ECLI:NL:HR:2005:AT3030
Hoge Raad
- Cassatie
- A.E.M. van der Putt-lauwers
- D.G. van Vliet
- P. Lourens
- C.B. Bavinck
- J.W. van den Berge
- Rechtspraak.nl
Cassatie over de etikettering van een pand in gebruik bij een ondernemer in algehele gemeenschap van goederen
In deze zaak gaat het om een cassatieprocedure die is ingesteld door de Staatssecretaris van Financiën tegen een uitspraak van het Gerechtshof te Amsterdam. De zaak betreft een navorderingsaanslag in de inkomstenbelasting/premie volksverzekeringen voor het jaar 1997, waarbij de belanghebbende een belastbaar inkomen van ƒ 311.050 was opgelegd. De belanghebbende had bezwaar gemaakt tegen deze aanslag, waarna de Inspecteur de aanslag handhaafde. Het Hof verklaarde het beroep van de belanghebbende gegrond en verlaagde de navorderingsaanslag tot een belastbaar inkomen van ƒ 182.900, met een bijzonder tarief van 45 procent voor een deel van het inkomen. De Staatssecretaris ging in cassatie tegen deze uitspraak.
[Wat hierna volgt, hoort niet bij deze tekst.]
Context: an optimization exercise on an open-source flow, tuned for small area, a short achievable clock period and few clock cycles per item. The choices shown serve that exercise and are no tape-out recipe.
Function was checked by simulation only, so behaviour that the tests miss may differ from the original.
Power and IR drop assume default switching activity.

==> inputs of job 7600 <==
## wz_fxu
module wz_fxu (
    input  wire        clk,
    input  wire        rst,
    input  wire        in_valid,
    output wire        in_ready,
    input  wire [4:0]  in_op,
    input  wire        in_q,       
    input  wire [1:0]  in_t,       
    input  wire [3:0]  in_x,       
    input  wire [63:0] in_a,
    input  wire [63:0] in_b,
    output reg         out_valid,
    output reg  [63:0] out_data,
    output reg         out_ill
);
clock: 17.0 ns
lec_check: 0
abc_clock_period_in_ps: 4000
cap_margin: 30
core_margin: 2
core_utilization: 40
place_density: 0.6
setup_slack_margin: 5
slew_margin: 30
run.sh (not shown) runs the stock make flow with config.mk's settings and CLKGATE_MAP_FILE= SYNTH_SCRIPT=/design/flow/synth_recipe.tcl, a recipe that flattens the netlist after the stock synthesis.
==> job 7590 (differences from job 7600) <==
--- a/flow/design.v
+++ b/flow/design.v
@@ -17,23 +17,30 @@
                OP_TSHL = 5'h04, OP_TSHR = 5'h05, OP_TMOV = 5'h06, OP_TLD  = 5'h07,
                OP_QMUL = 5'h08, OP_QADD = 5'h09, OP_QSUB = 5'h0A, OP_QNEG = 5'h0B,
                OP_QABS = 5'h0C, OP_QRND = 5'h0D,
                OP_CRD  = 5'h10, OP_CWR  = 5'h11, OP_TSVL = 5'h12, OP_TSVH = 5'h13,
                OP_TRST = 5'h14;
     reg [79:0] till0, till1, till2, till3;
+    reg [3:0]  tz;       
+    reg [3:0]  cl, sg;   
+    reg [3:0]  rn2;      
+    reg        c_hi, c_lo;   
     reg [1:0]  rm;
     reg        sat;
     reg        sov;
     reg  rdy;
     assign in_ready = rdy;
     wire fire = in_valid & rdy;
     wire        i_raw = in_q | (in_op == OP_TRST) | (in_op == OP_CWR);
     wire [31:0] i_a   = i_raw ? in_a[31:0] : {in_a[15:0], 16'd0};
     wire [31:0] i_b   = i_raw ? in_b[31:0] : {in_b[15:0], 16'd0};
     wire        i_msu = (in_op == OP_TMSU);
     wire [32:0] i_bx  = {i_b, 1'b0};
+    wire [5:0]  i_n   = in_b[5:0];
+    wire [4:0]  i_rk  = in_q ? ((i_n > 6'd31) ? 5'd31 : i_n[4:0])
+                             : (((i_n > 6'd15) ? 5'd15 : i_n[4:0]) + 5'd16);
     reg  [15:0] i_neg, i_one, i_two;
     integer j;
     always @* begin
         for (j = 0; j < 16; j = j + 1) begin
             i_one[j] = i_bx[2*j+1] ^ i_bx[2*j];
             i_two[j] = (i_bx[2*j+2] & ~i_bx[2*j+1] & ~i_bx[2*j]) |
@@ -46,40 +53,43 @@
     reg        q1;
     reg [1:0]  t1;
     reg [3:0]  x1;
     reg [31:0] a1;       
     reg [31:0] ah1;      
     reg [15:0] neg1, one1, two1;
-    reg        msu1;
+    reg        msu1, mul1;
+    reg [4:0]  rk1;      
     always @(posedge clk) begin
         if (rst) begin
             v1  <= 1'b0;
             rdy <= 1'b1;
         end else begin
             v1  <= fire;
             rdy <= ~(fire & ((in_op == OP_TSHL) | (in_op == OP_TSHR)));
         end
-        if (fire) begin
+        begin
             op1  <= in_op;
             q1   <= in_q;
             t1   <= in_t;
             x1   <= in_x;
             a1   <= i_a;
             ah1  <= in_a[63:32];
             neg1 <= i_neg;
             one1 <= i_one;
             two1 <= i_two;
             msu1 <= i_msu;
+            rk1  <= i_rk;
+            mul1 <= fire & ((in_op == OP_TMAC) | i_msu | (in_op == OP_QMUL));
         end
     end
     reg [31:0] b1;
     always @* begin
         for (j = 0; j < 16; j = j + 1) begin
-            b1[2*j+1] = neg1[j] ^ msu1;
+            b1[2*j+1] = neg1[j];
             if (j == 0) b1[0] = one1[0];
-            else        b1[2*j] = one1[j] ^ neg1[j-1] ^ msu1;
+            else        b1[2*j] = one1[j] ^ neg1[j-1];
         end
     end
     localparam [71:0] KROW = 72'hff_5555_5556_0000_0000;
     reg [71:0] pp [0:16];
     reg [33:0] psel;
     reg [71:0] nrow;
@@ -152,16 +162,13 @@
     wire d_tsvh = v1 & (op1 == OP_TSVH);
     wire d_trst = v1 & (op1 == OP_TRST);
     wire d_legal = d_tclr | d_tmac | d_tmsu | d_trd | d_tshl | d_tshr | d_tmov | d_tld |
                    d_qmul | d_qadd | d_qsub | d_qneg | d_qabs | d_qrnd |
                    d_crd | d_cwr | d_tsvl | d_tsvh | d_trst;
     wire d_mul  = d_tmac | d_tmsu | d_qmul;
-    wire [5:0]  rn  = q1 ? b1[5:0] : b1[21:16];
-    wire [4:0]  rk  = q1 ? ((rn > 6'd31) ? 5'd31 : rn[4:0])
-                         : (((rn > 6'd15) ? 5'd15 : rn[4:0]) + 5'd16);
-    wire [31:0] rlm = ~(32'hFFFF_FFFF << rk);           
+    wire [31:0] rlm = ~(32'hFFFF_FFFF << rk1);          
     wire [31:0] rhm = rlm & ~(rlm >> 1);                
     wire [31:0] rbm = rlm >> 1;                         
     wire        r_half  = |(a1 & rhm);
     wire        r_below = |(a1 & rbm);
     wire        r_odd   = |(a1 & (rlm + 32'd1));        
     reg         r_inc;
@@ -170,13 +177,14 @@
             2'd0:    r_inc = 1'b0;
             2'd1:    r_inc = r_half;
             2'd2:    r_inc = r_half & (r_below | r_odd);
             default: r_inc = a1[31] & (r_half | r_below);
         endcase
     end
-    wire [32:0] r_val = {a1[31], a1 & ~rlm} + ({33{r_inc}} & {1'b0, rlm + 32'd1});
+    wire [32:0] r_up  = {a1[31], a1 | rlm} + 33'd1;
+    wire [32:0] r_val = r_inc ? r_up : {a1[31], a1 & ~rlm};
     reg [5:0] tza, tzb;
     always @* begin
         tza = 6'd32;
         tzb = 6'd32;
         for (j = 31; j >= 0; j = j - 1) begin
             if (a1[j]) tza = j;
@@ -187,13 +195,13 @@
     wire       m_tie = (tza != 6'd32) & (tzb != 6'd32) & (tzs == (q1 ? 7'd30 : 7'd46));
     wire       m_neg = a1[31] ^ b1[31];
     wire [80:0] al_a = {{9{a1[31]}}, a1, 40'd0};
     wire [80:0] al_b = {{9{b1[31]}}, b1, 40'd0};
     wire [80:0] al_r = {{8{r_val[32]}}, r_val, 40'd0};
     wire [80:0] rc_trd = (rm == 2'd0) ? 81'd0 :
-                         (rm == 2'd3) ? (q1 ? {41'd0, {40{1'b1}}} : {25'd0, {56{1'b1}}}) :
+                         (rm == 2'd3) ? 81'd0 :
                                         (q1 ? (81'd1 << 39) : (81'd1 << 55));
     reg [80:0] w_s, w_c;
     reg        w_cin;
     always @* begin
         w_s = 81'd0;
         w_c = 81'd0;
@@ -204,14 +212,14 @@
         if (d_qsub) begin w_s = al_a; w_c = ~al_b; w_cin = 1'b1; end
         if (d_qneg) begin w_c = ~al_a; w_cin = 1'b1; end
         if (d_qabs) begin w_c = a1[31] ? ~al_a : al_a; w_cin = a1[31]; end
         if (d_qrnd) w_s = al_r;
         if (d_trd)  w_s = rc_trd;
     end
-    wire [80:0] s_next = d_mul ? {ms, 9'd0} : w_s;
-    wire [80:0] c_next = d_mul ? {mc, 9'd0} : w_c;
+    wire [80:0] s_next = ({ms, 9'd0} & {81{mul1}}) | w_s;
+    wire [80:0] c_next = ({mc, 9'd0} & {81{mul1}}) | w_c;
     wire [1:0] rsel_t = d_tmov ? x1[1:0] : t1;
     wire       rd_any = d_tmac | d_tmsu | d_trd | d_tshl | d_tshr | d_tmov | d_tsvl | d_tsvh;
     wire       wr_any = d_tclr | d_tmac | d_tmsu | d_tshl | d_tshr | d_tmov | d_tld | d_trst;
     reg        v2;
     reg [3:0]  sel2, we2;
     reg [80:0] s2, c2;
@@ -269,25 +277,26 @@
         tsvh2  <= d_tsvh;
         crd2   <= d_crd;
         cwr2   <= d_cwr;
         cwsov2 <= a1[3];
         ill2   <= v1 & ~d_legal;
     end
+    wire [79:0] ta = ({80{rn2[0]}} & till0) | ({80{rn2[1]}} & till1) |
+                     ({80{rn2[2]}} & till2) | ({80{rn2[3]}} & till3) |
+                     {c_hi, {79{c_lo}}};
     wire [80:0] rc_mul = q2 ? ({81{rco2}} & {41'd0, {40{1'b1}}}) | ({81{rch2}} & (81'd1 << 39))
                             : ({81{rco2}} & {25'd0, {56{1'b1}}}) | ({81{rch2}} & (81'd1 << 55));
-    wire [79:0] ta = ({80{sel2[0]}} & till0) | ({80{sel2[1]}} & till1) |
-                     ({80{sel2[2]}} & till2) | ({80{sel2[3]}} & till3);
     wire [80:0] ea = {ta[79], ta} | rc_mul;
-    wire [80:0] es = s2 & ~{81{trd3_2 & ~ta[79]}};
-    wire [80:0] x_s = ea ^ es ^ c2;
-    wire [80:0] x_c = {((ea[79:0] & es[79:0]) | (ea[79:0] & c2[79:0]) | (es[79:0] & c2[79:0])), cin2};
+    wire [80:0] x_s = ea ^ s2 ^ c2;
+    wire [80:0] x_m = (ea & s2) | (ea & c2) | (s2 & c2);
+    wire        inj = trd3_2 & ta[79] & (q2 ? |ta[39:0] : |ta[55:0]);
+    wire [80:0] x_c = {x_m[79:0], cin2};
     wire [80:0] sum = x_s + x_c;
     wire        t_ovf = (mac2 & (sum[80] ^ sum[79])) | (ph2_2 & ovf2);
     wire        t_sgn = mac2 ? sum[80] : sgn2;
     wire        t_clamp = t_ovf & sat;
-    wire [79:0] t_fit = t_clamp ? {t_sgn, {79{~t_sgn}}} : sum[79:0];
     wire [95:0] sh_x = shl2 ? {ta, 16'd0} : {{17{ta[79]}}, ta[79:1]};
     wire [3:0]  sh_m = shl2 ? ~x2 : x2;
     wire [95:0] sh_y = sh_x >> sh_m;
     wire [79:0] sh_v = sh_y[79:0];
     wire [15:0] oh_x  = 16'd1 << x2;             
     wire [15:0] lt_x  = oh_x - 16'd1;            
@@ -311,46 +320,79 @@
         end
     endgenerate
     wire sh_ovf = |(sh_neq & (oh_x | lt_x));
     assign e_inc = ~shl2 & sh_inc;
     assign e_ovf = shl2 & sh_ovf;
     assign e_sgn = ta[79];
-    wire [79:0] t_new = ph1_2 ? sh_v : t_fit;
+    wire [79:0] t_new = ph1_2 ? sh_v : sum[79:0];
     wire        tie_a = q2 ? (ta[39] & ~|ta[38:0]) : (ta[55] & ~|ta[54:0]);
     wire        q_fix = fix2 & (trd2 ? tie_a : tie2);
-    wire [31:0] q_w   = q2 ? {sum[71:41], sum[40] & ~q_fix}
-                           : {sum[71:57], sum[56] & ~q_fix, 16'd0};
-    wire        q_in  = (sum[80:71] == 10'd0) | (sum[80:71] == 10'h3FF);
-    wire        q_clamp = ~q_in & sat;
-    wire [31:0] q_c   = q_clamp ? {sum[80], {31{~sum[80]}}} : q_w;
-    wire [63:0] q_out = q2 ? {{32{q_c[31]}}, q_c} : {{48{q_c[31]}}, q_c[31:16]};
-    wire [63:0] res = qop2  ? q_out :
-                      tsvl2 ? ta[63:0] :
-                      tsvh2 ? {48'd0, ta[79:64]} :
-                      crd2  ? {60'd0, sov, sat, rm} : 64'd0;
+    wire [3:0]  e_we  = {4{v2}} & we2;
+    wire [3:0]  tz_n  = rst ? 4'hF : (tz & ~e_we);
+    wire [3:0]  cl_n  = (e_we & {4{t_clamp & ~ph1_2}}) | (~e_we & cl);
+    wire [3:0]  sg_n  = (e_we & {4{t_sgn}}) | (~e_we & sg);
+    wire [3:0]  sel_n = (v2 & ph1_2) ? sel2 : ({4{rd_any}} & (4'd1 << rsel_t));
+    wire [3:0]  rc_n  = sel_n & ~tz_n & cl_n;
+    always @(posedge clk) begin
+        tz   <= tz_n;
+        cl   <= cl_n;
+        sg   <= sg_n;
+        rn2  <= sel_n & ~tz_n & ~cl_n;
+        c_hi <= |(rc_n & sg_n);
+        c_lo <= |(rc_n & ~sg_n);
+        if (e_we[0]) till0 <= t_new;
+        if (e_we[1]) till1 <= t_new;
+        if (e_we[2]) till2 <= t_new;
+        if (e_we[3]) till3 <= t_new;
+    end
+    reg        inj3;
+    reg        v3, qop3, q3, fix3, sat3, tsvl3, tsvh3, crd3, cwr3, cwsov3, ill3, tcl3;
+    reg [1:0]  rm3;
+    reg [80:0] f3;
+    always @(posedge clk) begin
+        if (rst) v3 <= 1'b0;
+        else     v3 <= v2 & ~ph1_2;
+        f3     <= sum;
+        qop3   <= qop2;
+        q3     <= q2;
+        fix3   <= q_fix;
+        inj3   <= inj;
+        sat3   <= sat;
+        rm3    <= rm;
+        tsvl3  <= tsvl2;
+        tsvh3  <= tsvh2;
+        crd3   <= crd2;
+        cwr3   <= cwr2;
+        cwsov3 <= cwsov2;
+        ill3   <= ill2;
+        tcl3   <= t_clamp & ~ph1_2;
+    end
+    wire [40:0] q_v0  = {f3[80:56], q3 ? f3[55:40] : 16'd0};
+    wire [40:0] q_lsb = q3 ? 41'd1 : 41'h10000;
+    wire [40:0] q_v1  = q_v0 + ({41{inj3}} & q_lsb);
+    wire [40:0] q_v   = q_v1 & ~({41{fix3}} & q_lsb);
+    wire [31:0] q_w   = q3 ? q_v[31:0] : {q_v[31:16], 16'd0};
+    wire        q_in  = (q_v[40:31] == 10'd0) | (q_v[40:31] == 10'h3FF);
+    wire        q_clamp = ~q_in & sat3;
+    wire [31:0] q_c   = q_clamp ? {q_v[40], {31{~q_v[40]}}} : q_w;
+    wire [63:0] q_out = q3 ? {{32{q_c[31]}}, q_c} : {{48{q_c[31]}}, q_c[31:16]};
+    wire [63:0] res = qop3  ? q_out :
+                      tsvl3 ? f3[63:0] :
+                      tsvh3 ? {48'd0, f3[79:64]} :
+                      crd3  ? {60'd0, sov, sat3, rm3} : 64'd0;
     always @(posedge clk) begin
         if (rst) begin
-            till0     <= 80'd0;
-            till1     <= 80'd0;
-            till2     <= 80'd0;
-            till3     <= 80'd0;
             sov       <= 1'b0;
             out_valid <= 1'b0;
-            out_data  <= 64'd0;
-            out_ill   <= 1'b0;
         end else begin
-            out_valid <= v2 & ~ph1_2;
-            if (v2) begin
-                if (we2[0]) till0 <= t_new;
-                if (we2[1]) till1 <= t_new;
-                if (we2[2]) till2 <= t_new;
-                if (we2[3]) till3 <= t_new;
-                if (cwr2)
-                    sov <= cwsov2;
-                else if ((qop2 & q_clamp) | (t_clamp & ~ph1_2))
+            out_valid <= v3;
+            if (v3) begin
+                if (cwr3)
+                    sov <= cwsov3;
+                else if ((qop3 & q_clamp) | tcl3)
                     sov <= 1'b1;
             end
-            out_data <= res;
-            out_ill  <= ill2;
         end
+        out_data <= res;
+        out_ill  <= ill3;
     end
 endmodule
Settings changed: CAP_MARGIN 30 to 70, SLEW_MARGIN 30 to 70.
==> comparison table <==
item                                                                   job 7600               job 7590
Area taken by flip-flops and latches                                15230 sq um            19710 sq um
Register share of the cell area                                          20.17%                 24.52%
Destination of the critical timing path                                  s2[71]              till1[71]
First-iteration detailed-routing DRC count                                 8496                   7387
R2R setup slack                                                         6.56 ns               10.62 ns
Layout overhead on the synthesized area                                  9.160%                 15.13%
GR Layer Usage met2                                                      53.17%                 51.10%
Met3 usage                                                               7.443%                 5.953%
Worst slew pin tran                                                    1.085 ns              0.4772 ns
Final routed wirelength across all metal layers                  305100 microns         288900 microns
Met3 wirelength from detailed routing                             30300 microns          27120 microns
Number of signal-net inverters in the final layout                          783                    872
Antenna violations before repair                                             15                     13
Seq_cells                                                                   692                    811
Number of non-clock buffers in the layout                                   365                    432
Largest stage delay, worst path                                         0.70 ns                0.50 ns
TritonCTS buffer count                                                       81                     95
Cell taking the most area after synthesis              sky130_fd_sc_hd__dfxtp_1  sky130_fd_sc_hd__fa_1
First-pass GRT wire length                                       439800 microns         420700 microns
Total power                                                            14.05 mW               14.84 mW
Post-synth cell types                                                        96                    118
Syn Nets                                                                   9626                   8612
Combined global-route utilization of all metal layers                    33.74%                 31.76%
Result of the run                                      timing/DRC/antenna clean  timing/DRC/antenna clean
Max IR drop VDD                                                       0.4993 mV              0.3126 mV
Testbench counts of job 7600, summed over its fixed seeds: cycles 12,131, items 12,000.
Testbench counts of job 7590, summed over its fixed seeds: cycles 12,139, items 12,000.

-- afterwards: timing with drivers on the ports --
The results above use ideal ports. As a check the final layouts listed here were re-extracted and re-timed, cells and wires unchanged.
Step 1 sets driving cells, clkbuf_16 on the clock port and buf_2 on the other inputs (assumed; they add their load-dependent delay and slew).
Step 2 also shifts input and output timing later by t, the mid clock arrival at the registers, as if the neighbouring blocks saw the same clock.
Three values: ideal ports, drivers, drivers and shift; two values: the first two.
run	t (ns)	setup slack, ns	worst setup path after step 2	latest minus earliest clock arrival (ns)	cell pins on the clock port's net
job 7600	0.827	6.562 / 6.562 / 6.562	register to register	0.090 / 0.089	1
job 7590	0.816	10.619 / 10.619 / 10.619	register to register	0.074 / 0.074	1
After both steps every run listed still meets setup and hold.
De Hoge Raad oordeelde dat het Hof onjuist had geoordeeld over de kwalificatie van het bedrijfspand dat in gebruik was bij de belanghebbende, die gehuwd was in algehele gemeenschap van goederen. De Hoge Raad stelde vast dat het bedrijfspand, dat in zijn geheel dienstbaar was aan de onderneming van de belanghebbende, volledig tot het ondernemingsvermogen van de belanghebbende moest worden gerekend. Het Hof had ten onrechte geoordeeld dat niet meer dan de helft van de waarde van het bedrijfspand tot het ondernemingsvermogen van belanghebbende kon behoren. De Hoge Raad vernietigde de uitspraak van het Hof, behoudens de beslissing omtrent het griffierecht, en verklaarde het beroep van de Staatssecretaris gegrond, terwijl het beroep van de belanghebbende ongegrond werd verklaard.
De Hoge Raad concludeerde dat de zaak afgedaan kon worden en dat er geen termen aanwezig waren voor een veroordeling in de proceskosten. Dit arrest is openbaar uitgesproken op 1 april 2005.